ATP-Turnier in Wien: Haas kämpft sich über Pioline ins Finale
zuletzt aktualisiert: 14.10.2000 - 20:58Wien (sid). Tommy Haas hat seinen Siegeszug beim ATP-Turnier in Wien fortgesetzt und das achte Endspiel seiner Karriere erreicht. Im Halbfinale bezwang der 22 Jahre alte Münchner den an Nummer acht gesetzten Franzosen Cedric Pioline nach anfänglichen Problemen 6:7 (5:7), 6:2, 6:2 und wahrte damit die Chance, als dritter Deutscher nach Michael Stich (1991) und Boris Becker (1996) die mit 800.000 Dollar dotierte Konkurrenz in der Wiener Stadthalle zu gewinnen.

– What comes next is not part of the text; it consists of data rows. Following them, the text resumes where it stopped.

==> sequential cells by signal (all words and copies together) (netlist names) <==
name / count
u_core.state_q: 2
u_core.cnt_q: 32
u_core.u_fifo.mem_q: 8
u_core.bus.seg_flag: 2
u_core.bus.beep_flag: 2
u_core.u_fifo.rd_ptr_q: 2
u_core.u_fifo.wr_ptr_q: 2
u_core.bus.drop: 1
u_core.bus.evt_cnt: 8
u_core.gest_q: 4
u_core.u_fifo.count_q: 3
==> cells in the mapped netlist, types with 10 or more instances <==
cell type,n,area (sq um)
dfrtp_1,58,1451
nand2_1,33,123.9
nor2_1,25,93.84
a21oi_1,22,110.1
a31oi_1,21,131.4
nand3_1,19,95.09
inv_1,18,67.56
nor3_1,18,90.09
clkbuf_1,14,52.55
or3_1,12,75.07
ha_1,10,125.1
## src/rtl/result_uart_tx.sv

```systemverilog
// Serialises a 32-bit result word as "XXXXXXXX\r\n" (uppercase ASCII hex, MSB nibble first)
// over an 8N1 UART line. Every output is taken straight from a register.
module result_uart_tx #(
    parameter int CLKS_PER_BIT = 104
) (
    input  logic        clk,
    input  logic        rst,
    input  logic        load,
    input  logic [31:0] data,
    output logic        tx,
    output logic        busy,
    output logic        done,
    output logic        overrun
);

    typedef enum logic [1:0] {IDLE, START, DATA, STOP} state_t;

    localparam logic [15:0] TIMER_MAX = 16'(CLKS_PER_BIT - 1);

    state_t      state_reg,    state_next;
    logic [15:0] timer_reg,    timer_next;
    logic [2:0]  bit_idx_reg,  bit_idx_next;
    logic [3:0]  byte_idx_reg, byte_idx_next;
    logic [31:0] data_reg,     data_next;
    logic        tx_reg,       tx_next;
    logic        busy_reg,     busy_next;
    logic        done_reg,     done_next;
    logic        overrun_reg,  overrun_next;

    logic [3:0]  nibble [8];
    logic [7:0]  cur_char;
    logic [2:0]  bit_idx_inc;

    function automatic logic [7:0] hex_ascii(input logic [3:0] n);
        return (n < 4'd10) ? {4'h3, n} : (8'h37 + {4'h0, n});
    endfunction

    // nibble[k] is the k-th character of the hex text, most significant first
    genvar gi;
    generate
        for (gi = 0; gi < 8; gi++) begin : g_nibble
            assign nibble[gi] = data_reg[31 - 4*gi -: 4];
        end
    endgenerate

    always_comb begin
        cur_char = 8'h0A;
        if (byte_idx_reg == 4'd8)
            cur_char = 8'h0D;
        else if (byte_idx_reg < 4'd8)
            cur_char = hex_ascii(nibble[byte_idx_reg[2:0]]);
    end

    assign bit_idx_inc = bit_idx_reg + 3'd1;

    always_ff @(posedge clk or posedge rst) begin
        if (rst) begin
            state_reg    <= IDLE;
            timer_reg    <= '0;
            bit_idx_reg  <= '0;
            byte_idx_reg <= '0;
            data_reg     <= '0;
            tx_reg       <= 1'b1;
            busy_reg     <= 1'b0;
            done_reg     <= 1'b0;
            overrun_reg  <= 1'b0;
        end else begin
            state_reg    <= state_next;
            timer_reg    <= timer_next;
            bit_idx_reg  <= bit_idx_next;
            byte_idx_reg <= byte_idx_next;
            data_reg     <= data_next;
            tx_reg       <= tx_next;
            busy_reg     <= busy_next;
            done_reg     <= done_next;
            overrun_reg  <= overrun_next;
        end
    end

    always_comb begin
        state_next    = state_reg;
        timer_next    = timer_reg;
        bit_idx_next  = bit_idx_reg;
        byte_idx_next = byte_idx_reg;
        data_next     = data_reg;
        tx_next       = tx_reg;
        busy_next     = busy_reg;
        done_next     = 1'b0;
        overrun_next  = overrun_reg | (load & busy_reg);

        if (state_reg == IDLE) begin
            tx_next = 1'b1;
            if (load) begin
                // start bit of byte 0 goes out on the accepting edge
                state_next    = START;
                timer_next    = '0;
                bit_idx_next  = '0;
                byte_idx_next = '0;
                data_next     = data;
                tx_next       = 1'b0;
                busy_next     = 1'b1;
            end
        end else if (timer_reg != TIMER_MAX) begin
            timer_next = timer_reg + 16'd1;
        end else begin
            timer_next = '0;
            case (state_reg)
                START: begin
                    state_next   = DATA;
                    bit_idx_next = '0;
                    tx_next      = cur_char[0];
                end
                DATA: begin
                    if (bit_idx_reg == 3'd7) begin
                        state_next = STOP;
                        tx_next    = 1'b1;
                    end else begin
                        bit_idx_next = bit_idx_inc;
                        tx_next      = cur_char[bit_idx_inc];
                    end
                end
                STOP: begin
                    if (byte_idx_reg == 4'd9) begin
                        state_next    = IDLE;
                        byte_idx_next = '0;
                        tx_next       = 1'b1;
                        busy_next     = 1'b0;
                        done_next     = 1'b1;
                    end else begin
                        state_next    = START;
                        byte_idx_next = byte_idx_reg + 4'd1;
                        tx_next       = 1'b0;
                    end
                end
                default: state_next = IDLE;
            endcase
        end
    end

    assign tx      = tx_reg;
    assign busy    = busy_reg;
    assign done    = done_reg;
    assign overrun = overrun_reg;

endmodule

```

"Ich hoffe natürlich auf meinen zweiten Turniererfolg. Und wenn das nicht klappt, ist das auch nicht schlimm. Ich habe hier ohnehin schon mehr erreicht, als ich vorher gehofft habe. Die Zuschauer, die Atmosphäre - es war wirklich eine tolle Woche für mich", sagte Haas.
Für Haas ist es nach einer schwachen Saison das beste Ergebnis auf der ATP-Tour seit Anfang Mai, als er in München ebenfalls im Finale stand, dort aber seinen zweiten Turniererfolg nach Memphis 1999 gegen den Argentinier Franco Squillari verpasste.
Das nach best-of-five Modus ausgetragenen Endspiel am Sonntag (14.00 Uhr) wartet nun auf den Olympiazweiten von Sydney der Briten Tim Henman (Nr. 6), der sich gegen Roger Federer durchsetzte.
Gegen Pioline erwischte der deutsche Daviscupspieler, der seine gute Olympiaform mit nach Wien genommen hat, wie im Viertelfinale gegen Golmard vor 8.000 Zuschauer einen misslungenen Auftakt. Viele unnötige Fehler führten nach zunächst drei abgewehrten Breakbällen im ersten Satz zum Aufschlagverlust zum 4:5. Nach drei abgewehrten Satzbällen rettete sich Haas noch in den Tiebreak, verlor diesen allerdings nach einem Doppelfehler 5:7. Doch dann steigerte sich Haas, während Pioline im gleichen Maße abbaute.
Nach nur 33 Minuten stellte Haas mit 6:2 den Satzausgleich her und hatte fortan Spiel und Gegner fest im Griff. Nach 2:30 Stunden verwandelte er den ersten Matchball.